── Source records ──

`config.mk`:
```
export PLATFORM = sky130hd
export DESIGN_NAME = fpga_top
export DESIGN_NICKNAME = d
export VERILOG_FILES = /design/src/rtl/fpga_top.sv
export SDC_FILE = /design/constraint.sdc
export NUM_CORES = 1
export LEC_CHECK = 0
export CELL_PAD_IN_SITES_DETAIL_PLACEMENT = 0
export CELL_PAD_IN_SITES_GLOBAL_PLACEMENT = 1
export CORE_UTILIZATION = 40
export DETAILED_ROUTE_END_ITERATION = 12
export HOLD_SLACK_MARGIN = 0.05
export PLACE_DENSITY_LB_ADDON = 0.25
export SLEW_MARGIN = 20
export SYNTH_ARGS = -nofsm -noshare
export SYNTH_HDL_FRONTEND = slang
export SYNTH_SLANG_ARGS = --single-unit
```
`constraint.sdc`:
```
create_clock -name clock -period 2.3 [get_ports clock]
set_input_delay 0.23 -clock clock [delete_from_list [all_inputs] [get_ports clock]]
set_output_delay 0.23 -clock clock [all_outputs]
set_load 0.005 [all_outputs]
```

───

_Prompt_.
Reproduce all of the entries above verbatim.

_Output of the exercise_.
`config.mk`:
```
export PLATFORM = sky130hd
export DESIGN_NAME = fpga_top
export DESIGN_NICKNAME = d
export VERILOG_FILES = /design/src/rtl/fpga_top.sv
export SDC_FILE = /design/constraint.sdc
export NUM_CORES = 1
export LEC_CHECK = 0
export CELL_PAD_IN_SITES_DETAIL_PLACEMENT = 0
export CELL_PAD_IN_SITES_GLOBAL_PLACEMENT = 1
export CORE_UTILIZATION = 40
export DETAILED_ROUTE_END_ITERATION = 12
export HOLD_SLACK_MARGIN = 0.05
export PLACE_DENSITY_LB_ADDON = 0.25
export SLEW_MARGIN = 20
export SYNTH_ARGS = -nofsm -noshare
export SYNTH_HDL_FRONTEND = slang
export SYNTH_SLANG_ARGS = --single-unit
```
`constraint.sdc`:
```
create_clock -name clock -period 2.3 [get_ports clock]
set_input_delay 0.23 -clock clock [delete_from_list [all_inputs] [get_ports clock]]
set_output_delay 0.23 -clock clock [all_outputs]
set_load 0.005 [all_outputs]
```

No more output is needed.